===== THE RECORDS

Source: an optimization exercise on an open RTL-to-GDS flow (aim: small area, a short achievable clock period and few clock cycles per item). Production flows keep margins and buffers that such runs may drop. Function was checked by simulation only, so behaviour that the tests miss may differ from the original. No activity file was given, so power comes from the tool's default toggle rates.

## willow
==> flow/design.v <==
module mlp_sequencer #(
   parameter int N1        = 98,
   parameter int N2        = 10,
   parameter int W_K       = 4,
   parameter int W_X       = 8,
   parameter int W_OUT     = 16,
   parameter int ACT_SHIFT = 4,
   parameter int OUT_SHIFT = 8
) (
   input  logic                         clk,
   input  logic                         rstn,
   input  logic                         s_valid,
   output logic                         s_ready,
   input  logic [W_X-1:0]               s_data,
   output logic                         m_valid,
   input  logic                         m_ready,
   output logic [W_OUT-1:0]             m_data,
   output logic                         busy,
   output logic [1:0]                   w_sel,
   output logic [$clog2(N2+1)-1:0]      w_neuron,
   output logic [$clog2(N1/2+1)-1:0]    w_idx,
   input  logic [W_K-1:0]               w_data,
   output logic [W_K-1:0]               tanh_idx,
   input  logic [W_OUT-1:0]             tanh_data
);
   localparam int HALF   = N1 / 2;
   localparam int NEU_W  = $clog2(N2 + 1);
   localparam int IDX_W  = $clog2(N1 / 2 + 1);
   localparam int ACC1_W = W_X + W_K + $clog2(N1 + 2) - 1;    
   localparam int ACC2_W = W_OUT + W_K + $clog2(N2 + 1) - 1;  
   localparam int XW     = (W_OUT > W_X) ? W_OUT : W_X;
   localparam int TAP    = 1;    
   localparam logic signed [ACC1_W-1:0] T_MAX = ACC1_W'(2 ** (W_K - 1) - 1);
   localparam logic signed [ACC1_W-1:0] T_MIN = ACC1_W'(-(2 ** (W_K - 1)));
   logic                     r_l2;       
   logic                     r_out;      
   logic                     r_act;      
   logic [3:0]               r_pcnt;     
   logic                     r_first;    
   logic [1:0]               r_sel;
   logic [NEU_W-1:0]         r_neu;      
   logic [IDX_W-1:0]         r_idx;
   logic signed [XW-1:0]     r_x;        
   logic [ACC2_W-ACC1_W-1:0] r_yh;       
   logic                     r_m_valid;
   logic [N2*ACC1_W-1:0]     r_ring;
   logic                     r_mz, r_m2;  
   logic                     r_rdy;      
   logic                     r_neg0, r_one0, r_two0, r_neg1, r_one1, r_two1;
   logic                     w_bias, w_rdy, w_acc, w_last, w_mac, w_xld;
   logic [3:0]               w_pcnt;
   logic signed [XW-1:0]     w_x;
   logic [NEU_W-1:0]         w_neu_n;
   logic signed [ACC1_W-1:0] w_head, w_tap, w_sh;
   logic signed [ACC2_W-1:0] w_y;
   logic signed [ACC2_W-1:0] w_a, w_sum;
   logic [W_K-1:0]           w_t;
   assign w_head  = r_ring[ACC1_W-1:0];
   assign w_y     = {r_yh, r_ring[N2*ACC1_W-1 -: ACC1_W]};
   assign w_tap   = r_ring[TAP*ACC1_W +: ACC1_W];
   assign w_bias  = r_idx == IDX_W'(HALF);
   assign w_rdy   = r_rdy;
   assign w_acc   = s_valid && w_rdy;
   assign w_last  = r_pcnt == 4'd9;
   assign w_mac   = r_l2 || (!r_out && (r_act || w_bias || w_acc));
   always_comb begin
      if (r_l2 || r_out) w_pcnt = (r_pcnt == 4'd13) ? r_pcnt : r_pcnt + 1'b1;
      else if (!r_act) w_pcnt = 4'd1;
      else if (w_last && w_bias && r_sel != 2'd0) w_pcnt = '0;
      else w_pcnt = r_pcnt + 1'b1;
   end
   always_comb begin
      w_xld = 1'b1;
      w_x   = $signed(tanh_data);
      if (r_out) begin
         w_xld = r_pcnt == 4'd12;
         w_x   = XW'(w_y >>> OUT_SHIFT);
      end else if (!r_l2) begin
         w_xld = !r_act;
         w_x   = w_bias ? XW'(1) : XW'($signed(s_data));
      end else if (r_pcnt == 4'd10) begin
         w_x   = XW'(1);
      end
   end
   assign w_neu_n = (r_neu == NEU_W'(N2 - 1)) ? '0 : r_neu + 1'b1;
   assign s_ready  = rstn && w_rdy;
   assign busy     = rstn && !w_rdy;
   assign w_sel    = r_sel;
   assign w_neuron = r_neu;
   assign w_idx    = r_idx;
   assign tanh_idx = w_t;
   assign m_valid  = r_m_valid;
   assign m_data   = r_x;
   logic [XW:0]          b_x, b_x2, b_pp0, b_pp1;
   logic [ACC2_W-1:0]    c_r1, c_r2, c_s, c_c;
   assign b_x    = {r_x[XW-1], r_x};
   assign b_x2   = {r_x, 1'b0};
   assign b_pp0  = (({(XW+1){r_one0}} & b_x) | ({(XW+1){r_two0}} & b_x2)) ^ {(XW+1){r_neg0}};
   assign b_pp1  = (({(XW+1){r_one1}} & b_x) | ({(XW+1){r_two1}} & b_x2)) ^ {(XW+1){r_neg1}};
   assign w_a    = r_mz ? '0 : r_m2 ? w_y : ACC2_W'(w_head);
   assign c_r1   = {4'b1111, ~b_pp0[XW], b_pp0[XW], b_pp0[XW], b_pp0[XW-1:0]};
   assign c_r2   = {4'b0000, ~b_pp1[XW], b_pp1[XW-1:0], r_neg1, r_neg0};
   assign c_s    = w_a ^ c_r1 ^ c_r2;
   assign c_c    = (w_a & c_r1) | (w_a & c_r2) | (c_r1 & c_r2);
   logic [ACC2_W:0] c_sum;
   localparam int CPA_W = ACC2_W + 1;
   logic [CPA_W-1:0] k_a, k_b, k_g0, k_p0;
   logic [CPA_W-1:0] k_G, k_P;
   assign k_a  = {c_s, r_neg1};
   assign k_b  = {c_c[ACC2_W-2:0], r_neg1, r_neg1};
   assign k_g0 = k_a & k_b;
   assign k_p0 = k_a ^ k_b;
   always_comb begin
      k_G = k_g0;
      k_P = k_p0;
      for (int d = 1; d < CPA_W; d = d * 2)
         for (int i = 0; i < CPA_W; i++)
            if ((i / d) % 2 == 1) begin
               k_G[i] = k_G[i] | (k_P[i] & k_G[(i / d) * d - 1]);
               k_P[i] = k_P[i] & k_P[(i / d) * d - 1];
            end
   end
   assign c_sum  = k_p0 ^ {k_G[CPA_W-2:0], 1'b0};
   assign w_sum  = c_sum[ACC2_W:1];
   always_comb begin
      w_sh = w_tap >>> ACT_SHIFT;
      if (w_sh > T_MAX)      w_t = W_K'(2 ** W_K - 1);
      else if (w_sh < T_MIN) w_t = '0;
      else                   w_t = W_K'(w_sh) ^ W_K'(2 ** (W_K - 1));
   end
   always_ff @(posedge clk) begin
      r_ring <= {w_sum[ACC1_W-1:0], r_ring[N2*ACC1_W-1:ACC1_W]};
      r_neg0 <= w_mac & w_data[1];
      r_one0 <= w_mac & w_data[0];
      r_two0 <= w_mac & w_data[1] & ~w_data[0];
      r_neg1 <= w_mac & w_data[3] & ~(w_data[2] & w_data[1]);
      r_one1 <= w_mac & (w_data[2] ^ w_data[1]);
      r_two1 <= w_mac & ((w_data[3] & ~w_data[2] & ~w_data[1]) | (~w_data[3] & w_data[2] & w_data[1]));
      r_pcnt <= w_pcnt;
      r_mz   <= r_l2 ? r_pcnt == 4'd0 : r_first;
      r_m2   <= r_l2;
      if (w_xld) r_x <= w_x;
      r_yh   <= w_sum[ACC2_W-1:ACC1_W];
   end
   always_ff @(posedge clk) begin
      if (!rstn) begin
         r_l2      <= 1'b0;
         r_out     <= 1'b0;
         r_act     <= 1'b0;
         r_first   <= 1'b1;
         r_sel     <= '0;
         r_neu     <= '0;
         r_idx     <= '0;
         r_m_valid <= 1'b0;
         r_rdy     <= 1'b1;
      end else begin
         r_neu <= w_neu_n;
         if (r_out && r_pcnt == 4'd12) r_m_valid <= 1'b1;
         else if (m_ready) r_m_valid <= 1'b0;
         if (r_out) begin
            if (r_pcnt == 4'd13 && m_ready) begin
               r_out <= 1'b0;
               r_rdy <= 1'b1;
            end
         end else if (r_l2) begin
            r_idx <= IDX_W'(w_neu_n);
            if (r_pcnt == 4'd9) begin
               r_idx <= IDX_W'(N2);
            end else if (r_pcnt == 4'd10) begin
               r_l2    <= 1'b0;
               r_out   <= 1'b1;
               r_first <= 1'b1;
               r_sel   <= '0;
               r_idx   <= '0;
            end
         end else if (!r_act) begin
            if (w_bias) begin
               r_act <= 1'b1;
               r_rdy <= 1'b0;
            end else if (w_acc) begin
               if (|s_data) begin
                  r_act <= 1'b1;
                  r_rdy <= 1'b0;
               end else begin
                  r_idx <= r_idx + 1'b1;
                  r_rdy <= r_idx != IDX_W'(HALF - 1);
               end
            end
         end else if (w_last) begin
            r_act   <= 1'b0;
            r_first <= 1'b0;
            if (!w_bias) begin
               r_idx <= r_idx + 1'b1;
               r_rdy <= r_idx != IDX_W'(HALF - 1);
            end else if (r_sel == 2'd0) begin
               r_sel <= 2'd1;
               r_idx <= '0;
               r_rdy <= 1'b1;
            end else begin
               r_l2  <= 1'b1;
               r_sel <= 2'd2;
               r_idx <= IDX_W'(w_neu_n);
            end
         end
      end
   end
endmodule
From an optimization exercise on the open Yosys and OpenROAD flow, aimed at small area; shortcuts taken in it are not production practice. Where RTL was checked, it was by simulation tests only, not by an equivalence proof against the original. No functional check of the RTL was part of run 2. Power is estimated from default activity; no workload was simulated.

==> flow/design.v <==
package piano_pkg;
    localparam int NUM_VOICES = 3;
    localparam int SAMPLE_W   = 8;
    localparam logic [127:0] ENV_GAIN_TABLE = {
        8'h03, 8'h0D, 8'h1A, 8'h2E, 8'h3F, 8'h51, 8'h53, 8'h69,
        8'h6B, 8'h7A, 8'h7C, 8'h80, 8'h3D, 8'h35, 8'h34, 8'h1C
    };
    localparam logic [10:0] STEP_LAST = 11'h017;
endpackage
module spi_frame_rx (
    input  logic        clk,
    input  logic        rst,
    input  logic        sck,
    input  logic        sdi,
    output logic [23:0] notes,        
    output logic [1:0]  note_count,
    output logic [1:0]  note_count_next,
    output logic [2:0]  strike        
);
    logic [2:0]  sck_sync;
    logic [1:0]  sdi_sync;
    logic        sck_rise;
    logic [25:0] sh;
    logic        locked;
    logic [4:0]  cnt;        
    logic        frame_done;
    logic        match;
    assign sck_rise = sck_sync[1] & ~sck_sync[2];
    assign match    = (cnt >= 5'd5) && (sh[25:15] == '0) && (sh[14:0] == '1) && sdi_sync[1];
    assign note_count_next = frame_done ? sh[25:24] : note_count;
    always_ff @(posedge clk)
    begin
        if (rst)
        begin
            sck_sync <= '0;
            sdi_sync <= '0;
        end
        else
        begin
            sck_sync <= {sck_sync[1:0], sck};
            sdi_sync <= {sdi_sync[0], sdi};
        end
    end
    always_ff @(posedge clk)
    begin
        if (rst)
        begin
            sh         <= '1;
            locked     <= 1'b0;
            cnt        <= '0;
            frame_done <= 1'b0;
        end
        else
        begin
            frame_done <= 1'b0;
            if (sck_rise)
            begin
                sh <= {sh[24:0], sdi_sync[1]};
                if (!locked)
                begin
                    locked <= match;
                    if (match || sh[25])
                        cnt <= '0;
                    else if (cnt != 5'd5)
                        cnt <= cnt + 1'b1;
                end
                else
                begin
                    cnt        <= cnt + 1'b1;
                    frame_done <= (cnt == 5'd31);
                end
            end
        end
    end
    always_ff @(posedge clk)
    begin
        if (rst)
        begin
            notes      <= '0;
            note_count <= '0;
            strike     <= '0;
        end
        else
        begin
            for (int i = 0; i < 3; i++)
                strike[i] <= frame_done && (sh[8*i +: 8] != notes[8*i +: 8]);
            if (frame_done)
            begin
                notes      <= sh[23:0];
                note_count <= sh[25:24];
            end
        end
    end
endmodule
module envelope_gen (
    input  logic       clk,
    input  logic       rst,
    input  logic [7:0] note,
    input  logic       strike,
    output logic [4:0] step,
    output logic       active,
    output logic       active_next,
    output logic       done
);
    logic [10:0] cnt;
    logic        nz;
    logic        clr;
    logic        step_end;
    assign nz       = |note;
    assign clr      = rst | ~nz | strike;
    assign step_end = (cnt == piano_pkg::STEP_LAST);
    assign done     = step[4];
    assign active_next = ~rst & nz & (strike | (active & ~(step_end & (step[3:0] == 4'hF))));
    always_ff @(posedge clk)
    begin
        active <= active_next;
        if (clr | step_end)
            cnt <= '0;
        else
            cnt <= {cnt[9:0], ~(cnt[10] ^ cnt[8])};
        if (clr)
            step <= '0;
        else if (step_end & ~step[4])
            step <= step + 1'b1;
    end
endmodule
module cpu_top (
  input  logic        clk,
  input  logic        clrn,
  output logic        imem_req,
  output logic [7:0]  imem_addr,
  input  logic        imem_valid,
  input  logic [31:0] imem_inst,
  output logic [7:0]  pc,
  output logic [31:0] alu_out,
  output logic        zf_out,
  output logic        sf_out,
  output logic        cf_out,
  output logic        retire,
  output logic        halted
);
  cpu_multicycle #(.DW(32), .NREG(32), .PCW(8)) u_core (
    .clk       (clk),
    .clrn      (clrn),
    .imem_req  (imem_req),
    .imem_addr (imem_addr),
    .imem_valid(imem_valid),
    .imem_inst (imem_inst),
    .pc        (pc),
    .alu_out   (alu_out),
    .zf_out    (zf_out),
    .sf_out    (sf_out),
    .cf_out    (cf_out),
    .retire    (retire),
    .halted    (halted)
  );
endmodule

==========

◆ **EXERCISE AIM**
Your answer should hold every line of the entries that contains the string "checked".

◆ **EXPECTED OUTPUT**
Source: an optimization exercise on an open RTL-to-GDS flow (aim: small area, a short achievable clock period and few clock cycles per item). Production flows keep margins and buffers that such runs may drop. Function was checked by simulation only, so behaviour that the tests miss may differ from the original. No activity file was given, so power comes from the tool's default toggle rates.
From an optimization exercise on the open Yosys and OpenROAD flow, aimed at small area; shortcuts taken in it are not production practice. Where RTL was checked, it was by simulation tests only, not by an equivalence proof against the original. No functional check of the RTL was part of run 2. Power is estimated from default activity; no workload was simulated.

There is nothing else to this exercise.